Check this out: furigana across a constituent boundary.

The target of the furigana here is the text コミックな一息, which would usually be pronounced komikku na ikinuki. The furigana, however, specifies that the na ikinuki is to be pronounced reriifu, thus giving us komikku reriifu, "comic relief."

This is unusual because while furigana usually target a constituent, these furigana cross the constituent boundary: komikku na | ikinuki. It's sort of an orthographic parallel to a non-constituent book title like A Scanner Darkly — not forbidden or anything, but kind of weird.

Here's what I think happened. The author (Takayama Hiroshi 高山宏) wanted to use "comic relief" as a straight-up loan. On the other hand, he (or perhaps his editor) was afraid that not enough readers would understand if it were just written in katakana. The word komikku is fairly common, but reriifu less so, so he replaced only the latter with a native Japanese word, ikinuki.
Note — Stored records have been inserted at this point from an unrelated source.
`config.mk`:
```
export PLATFORM = sky130hd
export DESIGN_NAME = cpsc_command
export DESIGN_NICKNAME = d
export VERILOG_FILES = /design/src/hdl/cpsc_pkg.sv /design/src/hdl/cpsc_sync.sv /design/src/hdl/cpsc_command.sv
export SDC_FILE = /design/constraint.sdc
export NUM_CORES = 1
export LEC_CHECK = 0
export ABC_AREA = 1
export ABC_CLOCK_PERIOD_IN_PS = 1790
export BUFFER_PORTS_ARGS = -buffer_cell sky130_fd_sc_hd__buf_2
export CAP_MARGIN = 20
export CELL_PAD_IN_SITES_DETAIL_PLACEMENT = 2
export CELL_PAD_IN_SITES_GLOBAL_PLACEMENT = 2
export CORE_ASPECT_RATIO = 0.5
export CORE_UTILIZATION = 30
export DETAILED_ROUTE_END_ITERATION = 12
export PLACE_DENSITY = 0.84
export SLEW_MARGIN = 20
export SYNTH_ARGS = -nofsm -noshare
export SYNTH_HDL_FRONTEND = slang
export SYNTH_SLANG_ARGS = --single-unit
```
`constraint.sdc`:
```
create_clock -name clk_sys -period 1.79 [get_ports clk_sys]
set_input_delay 0.0895 -clock clk_sys [delete_from_list [all_inputs] [get_ports clk_sys]]
set_output_delay 0.0895 -clock clk_sys [all_outputs]
set_load 0.01 [all_outputs]
```
`src/hdl/cpsc_pkg.sv`:
```
package cpsc_pkg;
  localparam logic [3:0] CPSC_CMD_ADDR = 4'h0;
  localparam int CPSC_HALT_POS = 0;
  localparam int CPSC_ACT_POS = 1;
  localparam int CPSC_TXREQ_POS = 2;
  localparam int CPSC_RCMD_LSB = 3;
  localparam int CPSC_RCMD_MSB = 5;
  localparam int CPSC_PAGE_LSB = 6;
  localparam int CPSC_PAGE_MSB = 7;
  localparam logic [2:0] CPSC_RCMD_NONE = 3'h0;
  localparam logic [2:0] CPSC_RCMD_READ = 3'h1;
  localparam logic [2:0] CPSC_RCMD_WRITE = 3'h2;
  localparam logic [2:0] CPSC_RCMD_SEND = 3'h3;
  localparam logic [2:0] CPSC_RCMD_ABORT = 3'h4;
  localparam logic [1:0] CPSC_PAGE_RESET = 2'h0;
  localparam logic [7:0] CPSC_CMD_RESET = 8'h21;
  localparam logic [7:0] CPSC_RST_FLAG_MASK = 8'h80;
  typedef enum logic [2:0] {
    CPSC_RUN = 3'b001,
    CPSC_DRAIN = 3'b010,
    CPSC_STOPPED = 3'b100
  } cpsc_state_type;
  typedef enum logic [2:0] {
    CPSC_DMA_IDLE = 3'b001,
    CPSC_DMA_RD = 3'b010,
    CPSC_DMA_WR = 3'b100
  } cpsc_dma_type;
endpackage

```
`src/hdl/cpsc_sync.sv`:
```
module cpsc_sync import cpsc_pkg::*; #(
  parameter int WIDTH = 1
) (
  input wire logic clk_sys,
  input wire logic rst,
  input wire logic [WIDTH-1:0] async_in,
  output logic [WIDTH-1:0] sync_out
);
  logic [WIDTH-1:0] stage_reg;
  // First stage feeds only the second
  always_ff @(posedge clk_sys) begin
    if (rst) begin
      stage_reg <= '0;
      sync_out <= '0;
    end else begin
      stage_reg <= async_in;
      sync_out <= stage_reg;
    end
  end
endmodule // cpsc_sync

```
`src/hdl/cpsc_command.sv`:
```
// How it works
// - Stop bit takes controller offline, set at reset
// - Active frames finish before reset state
// - Reset done only when reset flag reads set
// - Start bit activates controller, clear at reset
// - Stop while running keeps both bits set
// - Transmit request starts packet, self-clears
// - Writing zero to transmit request does nothing
// - Remote command field decode, top bit aborts
// - Reissue without count reload completes at once
// - Page, abort, stop writes always accepted
// - Abort stops DMA, address left in place
// - Aborted DMA holds port request until ack
// - Page bits choose register page, 11 reserved
// - Command register at address zero every page
// - Reset flag set entering reset, cleared by start
module cpsc_command import cpsc_pkg::*; (
  input wire logic clk_sys,
  input wire logic rst,
  input wire logic [3:0] register_address_pins,
  input wire logic cs_n,
  input wire logic rd_n,
  input wire logic wr_n,
  input wire logic [7:0] data_in,
  output logic [7:0] data_out,
  output logic data_oe,
  input wire logic rx_busy,
  input wire logic tx_busy,
  input wire logic tx_done,
  input wire logic remote_count_zero,
  input wire logic remote_count_loaded,
  input wire logic read_ack,
  input wire logic write_ack,
  input wire logic [7:0] other_rdata,
  output logic [1:0] page_select,
  output logic [2:0] remote_cmd,
  output logic remote_start,
  output logic remote_abort,
  output logic remote_done,
  output logic transmit_request,
  output logic halt_request_bit,
  output logic activate_bit,
  output logic controller_online,
  output logic reset_status,
  output logic port_request,
  output logic cmd_selected
);
  logic [3:0] addr_s;
  logic cs_n_s, rd_n_s, wr_n_s;
  logic [7:0] din_s;
  logic [2:0] ctl_s;
  logic rx_busy_s, tx_busy_s, read_ack_s, write_ack_s;
  logic [3:0] misc_s;

  cpsc_sync #(.WIDTH(19)) u_sync (
    .clk_sys(clk_sys),
    .rst(rst),
    .async_in({register_address_pins, cs_n, rd_n, wr_n, data_in,
      rx_busy, tx_busy, read_ack, write_ack}),
    .sync_out({addr_s, cs_n_s, rd_n_s, wr_n_s, din_s,
      rx_busy_s, tx_busy_s, read_ack_s, write_ack_s})
  );
  assign ctl_s = {cs_n_s, rd_n_s, wr_n_s};
  assign misc_s = {rx_busy_s, tx_busy_s, read_ack_s, write_ack_s};

  logic wr_prev_reg;
  logic halt_reg, act_reg, txreq_reg, rst_flag_reg, prq_reg;
  logic [2:0] rcmd_reg;
  logic [1:0] page_reg;
  logic start_pulse_reg, abort_pulse_reg, done_pulse_reg;
  logic [7:0] dout_reg;
  logic oe_reg, sel_reg;
  cpsc_state_type state_reg, state_next;
  cpsc_dma_type dma_reg, dma_next;

  wire cmd_hit = !cs_n_s && (addr_s == CPSC_CMD_ADDR);
  wire wr_level = cmd_hit && !wr_n_s;
  wire wr_strobe = wr_level && !wr_prev_reg;
  wire rd_level = !cs_n_s && !rd_n_s;
  wire [2:0] w_rcmd = din_s[CPSC_RCMD_MSB:CPSC_RCMD_LSB];
  wire w_halt = din_s[CPSC_HALT_POS];
  wire w_act = din_s[CPSC_ACT_POS];
  wire w_txreq = din_s[CPSC_TXREQ_POS];
  wire w_abort = w_rcmd[2];
  wire w_read = (w_rcmd == CPSC_RCMD_READ);
  wire w_write = (w_rcmd == CPSC_RCMD_WRITE);
  wire w_send = (w_rcmd == CPSC_RCMD_SEND);
  wire frame_busy = rx_busy_s || tx_busy_s;
  // Read over write or write over read is the host's fault; ignore it
  wire dma_clash = (dma_reg == CPSC_DMA_RD && w_write) ||
    (dma_reg == CPSC_DMA_WR && w_read);
  wire new_cmd = wr_strobe && (w_read || w_write || w_send) && !dma_clash;
  // Reissue with an exhausted count has nothing to move
  wire instant_done = new_cmd && (!remote_count_loaded ||
    remote_count_zero);
  wire dma_busy = (dma_reg != CPSC_DMA_IDLE);
  wire ack_in = read_ack_s || write_ack_s;
  wire count_end = dma_busy && remote_count_zero;
  wire go_offline = wr_strobe && w_halt;
  wire go_online = wr_strobe && !w_halt && w_act;
  wire online = (state_reg == CPSC_RUN);
  wire [7:0] cmd_word = {page_reg, rcmd_reg, txreq_reg, act_reg, halt_reg};

  // Stop waits for frames in flight
  always_comb begin
    state_next = state_reg;
    unique case (state_reg)
      CPSC_RUN: begin
        if (go_offline) begin
          state_next = frame_busy ? CPSC_DRAIN : CPSC_STOPPED;
        end
      end
      CPSC_DRAIN: begin
        if (go_online) begin
          state_next = CPSC_RUN;
        end else if (!frame_busy) begin
          state_next = CPSC_STOPPED;
        end
      end
      CPSC_STOPPED: begin
        if (go_online) begin
          state_next = CPSC_RUN;
        end
      end
    endcase
  end

  always_comb begin
    dma_next = dma_reg;
    unique case (dma_reg)
      CPSC_DMA_IDLE: begin
        if (new_cmd && !instant_done && !w_abort) begin
          dma_next = w_write ? CPSC_DMA_WR : CPSC_DMA_RD;
        end
      end
      CPSC_DMA_RD, CPSC_DMA_WR: begin
        if ((wr_strobe && w_abort) || count_end) begin
          dma_next = CPSC_DMA_IDLE;
        end
      end
    endcase
  end

  always_ff @(posedge clk_sys) begin
    if (rst) begin
      state_reg <= CPSC_STOPPED;
      dma_reg <= CPSC_DMA_IDLE;
      // Synced pins read low until flushed; block a false strobe
      wr_prev_reg <= 1'b1;
    end else begin
      state_reg <= state_next;
      dma_reg <= dma_next;
      wr_prev_reg <= wr_level;
    end
  end

  // Command bits; page, abort and stop always land
  always_ff @(posedge clk_sys) begin
    if (rst) begin
      {page_reg, rcmd_reg, txreq_reg, act_reg, halt_reg} <= CPSC_CMD_RESET;
    end else begin
      if (wr_strobe) begin
        page_reg <= din_s[CPSC_PAGE_MSB:CPSC_PAGE_LSB];
        if (w_abort || !dma_clash) begin
          rcmd_reg <= w_rcmd;
        end
        halt_reg <= w_halt;
        // Start stays set beside stop after running
        act_reg <= w_halt ? (act_reg | w_act) : w_act;
      end
      if (wr_strobe && w_txreq && online && !w_halt) begin
        txreq_reg <= 1'b1;
      end else if (tx_done) begin
        txreq_reg <= 1'b0;
      end
    end
  end

  // Reset flag: entering reset wins over start
  always_ff @(posedge clk_sys) begin
    if (rst) begin
      rst_flag_reg <= 1'b1;
    end else if (state_next == CPSC_STOPPED && state_reg != CPSC_STOPPED) begin
      rst_flag_reg <= 1'b1;
    end else if (go_online) begin
      rst_flag_reg <= 1'b0;
    end
  end

  // Port request drops on count end, or on an acknowledge after abort
  always_ff @(posedge clk_sys) begin
    if (rst) begin
      prq_reg <= 1'b0;
    end else if (dma_next != CPSC_DMA_IDLE && !dma_busy) begin
      prq_reg <= 1'b1;
    end else if (ack_in && (!dma_busy || count_end)) begin
      prq_reg <= 1'b0;
    end else if (count_end) begin
      prq_reg <= 1'b0;
    end
  end

  always_ff @(posedge clk_sys) begin
    if (rst) begin
      start_pulse_reg <= 1'b0;
      abort_pulse_reg <= 1'b0;
      done_pulse_reg <= 1'b0;
    end else begin
      start_pulse_reg <= new_cmd && !instant_done && !dma_busy;
      abort_pulse_reg <= wr_strobe && w_abort && dma_busy;
      done_pulse_reg <= instant_done || count_end;
    end
  end

  // Page 0..3 readback; register zero is always the command word
  always_ff @(posedge clk_sys) begin
    if (rst) begin
      dout_reg <= 8'h00;
      oe_reg <= 1'b0;
      sel_reg <= 1'b0;
    end else begin
      dout_reg <= (addr_s == CPSC_CMD_ADDR) ? cmd_word : other_rdata;
      oe_reg <= rd_level;
      sel_reg <= cmd_hit;
    end
  end

  assign data_out = dout_reg;
  assign data_oe = oe_reg;
  assign cmd_selected = sel_reg;
  assign page_select = page_reg;
  assign remote_cmd = rcmd_reg;
  assign remote_start = start_pulse_reg;
  assign remote_abort = abort_pulse_reg;
  assign remote_done = done_pulse_reg;
  assign transmit_request = txreq_reg;
  assign halt_request_bit = halt_reg;
  assign activate_bit = act_reg;
  assign reset_status = rst_flag_reg;
  assign port_request = prq_reg;
  // Registered from state_next, in step with state_reg
  logic online_reg;
  always_ff @(posedge clk_sys) begin
    if (rst) begin
      online_reg <= 1'b0;
    end else begin
      online_reg <= (state_next == CPSC_RUN);
    end
  end
  assign controller_online = online_reg;
endmodule // cpsc_command

```
==> implementation parameters <==
Parameter                              Value

Run status
  Run status    completed

Synthesis
  Fraction of the yosys area taken by sequential cells    0.5789
  Post-synth top cells    70 x nor2_1, 69 x dfxtp_1, 61 x inv_1
  Async S/R FF share, synth    0
  Library cell occupying the most area in the post-synthesis netlist    dfxtp_1
  Main flop type after synthesis    dfxtp_1
  Most frequent cell after synthesis    nor2_1
  Unique cell type count in the Yosys netlist    25
  Average cell area after synthesis    8.007 um^2
  Netlist Area Pre-Place    around 2400 um^2
  Number of flops mapped to enable cells by yosys    0
  Number of register bits inferred by synthesis    69
  Mapped Cells    around 300
  Share of the synthesized area in the top cell type    0.5789
  Leading cell types by total area after synthesis    dfxtp_1 58%, nor2_1 11%, inv_1 9.6%
  Yosys synthesis warning count    0
  Syn Nets    330

Global routing
  Vias in the first global route    between 2,000 and 3,000
  Fraction of met3 tracks used by global routing    0.07597
  Overall overflow remaining after global route    0
  Number of antenna violations at the first check in global routing    0
  Peak-usage layer in the global routing report    met2
  Pin count of the biggest net entering global routing    51
  Total routing usage reported by global routing    0.2377
  Fraction of met1 tracks used by global routing    0.2461
  Global-route wire length before repair    about 14 mm
  Met2 track demand over resource in global routing    0.4497

STA
  Fin crit period    1.729 ns
  Number of max-slew violations in the final report    0
  Setup repair after global routing missed its margin    true
  Max-Slew Margin vs Limit    0.5978
  Period utilization    0.9657
  Maximum clock frequency    between 0.5 and 0.6 GHz
  Total negative setup slack    0 ns
  Number of hold violations in the final report    0
  Worst clock skew on the final layout    between 0.009 and 0.01 ns
  Final number of setup-violating endpoints    0
  Transition time at the pin with the least slew margin    0.6026 ns

Die
  Std cell rows    22
  Starting density of the core    0.3175
  Y dimension of the die    65.06 um
  Top-level I/O count    between 50 and 60
  Floorplan die area    between 8000 and 9000 um^2
  Placeable core region    about 7500 um^2
  Die width    around 130 um

Critical path
  Critical Setup Path Class    reg -> reg
  Data arrival at the endpoint of the critical path    between 1.5 and 2 ns
  Worst setup path start    state_reg[2]
  Largest fanout on the critical path    4
  Endpoint required time on the critical path    a little over 2 ns
  Kind of start point of the critical path    flop
  Standard cell with the maximum stage delay on the critical path    dfxtp_1
  CP top delay family    simple AND/OR/NAND/NOR gates
  Cells traversed along the worst timing path    inv_1 -> nor3_1 -> nor2_1 -> or2_4 -> nand2_1 -> nor2_1 -> nand2_1 -> o21ai_1
  Crit end category    flop
  Buffering stage count on the worst path with inverters included    1
  Reg2Reg Launch Point    state_reg[2]
  Largest incremental delay on the critical path    a little over 0.4 ns

Finish
  Diode count    0
  Layout overhead on the synthesized area    42.11%
  Ratio of cells with drive above 1 in the final layout    0.2284
  Nets    between 400 and 500
  Area of the multi-input gates    ~770 um^2
  # fillers    about 830
  Final core utilization    0.4512
  Area of all sequential standard cells    ~1400 um^2

Clock tree
  Insertion delay of the later-clocked pin in the worst-skew pair    between 0.3 and 0.4 ns
  Library cell used as clock root buffer    clkbuf_16
  Clock tree from TritonCTS    yes
  Max Root-Sink Buffers    2
  Level count of the clock H-tree    3
  Num CTS Buffers    9
  Number of clock sinks    69
  Post-CTS clock slew at the launch and capture registers of the worst setup and hold paths    approximately 0.070 ns

Drt
  Residual DRC    0
  Number of vias in the routed layout    2,246
  Final wirelength    between 9 and 10 mm
  Per-cell routed wire length    about 18 um
  Post-route ant nets    0
  1st-iter DRT viols    102
  Detailed Routing Iterations Pass 1    4
  Vias per inst    ~4.5

Pwr
  Pwr dens    roughly 1100 nW/um^2
  Leak pwr    1.676 nW
  Peak supply drop    around 0.0006 V

Placement
  GP Congestion    0.7864
  Port buffer count    55
  Final HPWL from detailed placement    about 4.6 mm

Min path
  Hold path start    tx_done
  Path type of the worst min-delay path    in -> reg

Flow run
  Maxcap violations    0
==> area by class of cell <==
type / count / area share
Clock buffer: 10 / 0.07048
Clock inverter: 6 / 0.01513
Inverter: 62 / 0.06937
Multi-Input combinational cell: 160 / 0.2258
Sequential cell: 69 / 0.4074
Tap cell: 108 / 0.03985
Timing Repair Buffer: 87 / 0.1720
==> where the power goes <==
| group | leakage (nW) | total (W) | internal (W) | switching [W] |
|---|---|---|---|---|
| clock | 0.140 | 0.00176 | 0.000997 | 0.000763 |
| combinational | 0.968 | 0.000337 | 0.000141 | 0.000195 |
| sequential | 0.568 | 0.00165 | 0.00161 | 0.0000369 |
| total | 1.68 | 0.00375 | 0.00275 | 0.000996 |
==> worst register-to-register path: stages (launching register included) <==
cell,delay [ns]
dfxtp_1,0.41
inv_1,0.11
nor3_1,0.35
nor2_1,0.15
or2_4,0.30
nand2_1,0.07
nor2_1,0.04
nand2_1,0.11
o21ai_1,0.08
==> per-layer routing <==
layer / wire length, um / vias up / part of all wire
met5: 0 / - / 0
met4: 301 / 0 / 0.033
met3: 313 / 25 / 0.035
met2: 4747 / 53 / 0.53
met1: 3675 / 1089 / 0.41
li1: - / 1079 / -
==> timing repair <==
action                                  in CTS  in global routing
buffers inserted                             0                  2
hold buffers                                27                  0
gates resized for setup                      1                  6
pin swaps                                    0                  1
endpoints found under the hold margin       27                  0
cloned                                       0                  0
endpoints found under the setup margin       1                  4
==> per-stage QoR <==
| stage | cell area, um^2 | total power (W) | instances | worst slack [ns] | hold WS, ns |
|---|---|---|---|---|---|
| finish | 3391 | 0.003746 | 502 | 0.06147 | 0.07818 |
| global placement | 2793 | 0.001910 | 457 | 0.2528 | 0.2879 |
| detailed placement | 2793 | 0.001930 | 457 | 0.06634 | 0.3017 |
| global route | 3391 | 0.003891 | 502 | -0.08469 | 0.1010 |
| floorplan | 2386 | 0.001812 | 298 | 0.3848 | 0.1965 |
| CTS | 3353 | 0.003716 | 500 | 0.01101 | 0.01111 |
==> kinds of logic after synthesis <==
family          count (synthesis)  synth area share
compound gates                 32           0.07394
buf+inv                        69            0.1085
flops                          69            0.5789
simple gates                  128            0.2386
==> path summary, 6_finish.rpt <==
| check | endpoint | slack (ns) | cells after the start |
|---|---|---|---|
| max | reset_status | 0.06 | 8 |
| min | transmit_request | 0.08 | 4 |
| max reg2reg | reset_status | 0.06 | 8 |
| min reg2reg | u_sync.sync_out[5] | 0.42 | 2 |
==> placed cells by master (no fill, tap or decap), types with 2 or more instances in the layout <==
cell / n
o21ai_1: 2
inv_6: 4
a21oi_1: 10
buf_4: 5
nor2_4: 5
nand2_2: 3
nand2_1: 27
inv_1: 60
dlygate4sd3_1: 27
nor2_1: 70
nand4_1: 3
clkbuf_16: 9
buf_2: 55
o21ai_0: 17
nand3_1: 7
dfxtp_1: 69
nor3_1: 6
(Power assumes the default switching activity.)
This necessitated adding the na to komikku, since komikku is a "na adjective."

So now he has komikku na ikinuki and he wants to indicate that it should be pronounced as if it were a loan of "comic relief." He can't just change the ikinuki, because that would give you komikku na reriifu, which is rather affected: a calque of a phrase using the exact words in the phrase, loaned individually. On the other hand, if he applies the furigana komikku reriifu to the whole phrase, it looks strange to have furigana on katakana (komikku) that are the same as the actual katakana (komikku). "Comic [pronounced 'comic']".

Changing komikku to a native Japanese word and saving komikku for the furigana would be one way out of this dilemma, but instead he has simply applied reriifu to the entirety of the phrase that isn't komikku.

I can't believe how much I wrote about this.

Edit: Full citation:

Takayama, Hiroshi 高山宏. "Yume no kikagaku" 夢の幾何学 ["Geometry of a Dream"]. Sōseki kenkyū 8 (1997): 60-67. Print.

Popularity factor: 3

leoboiko:

Since my dissertation is about this (among other things), I can very well believe how much you wrote, and how much I wrote, and most terribly how much I still have to write… This one is going into it, of course ;) (with citation to your blog, natürlich). Where is it from?


Daniel:

O(P)HE! This acronym can go places.


Matt:

Whoops! I forgot the citation. There you go! Let me know if you need, uh, a copyright-disregarding person that definitely isn't me to coincidentally send you a bigger sample of it unprovoked.

Daniel: I didn't think of it at the time, but it's just what we need for discussing translations!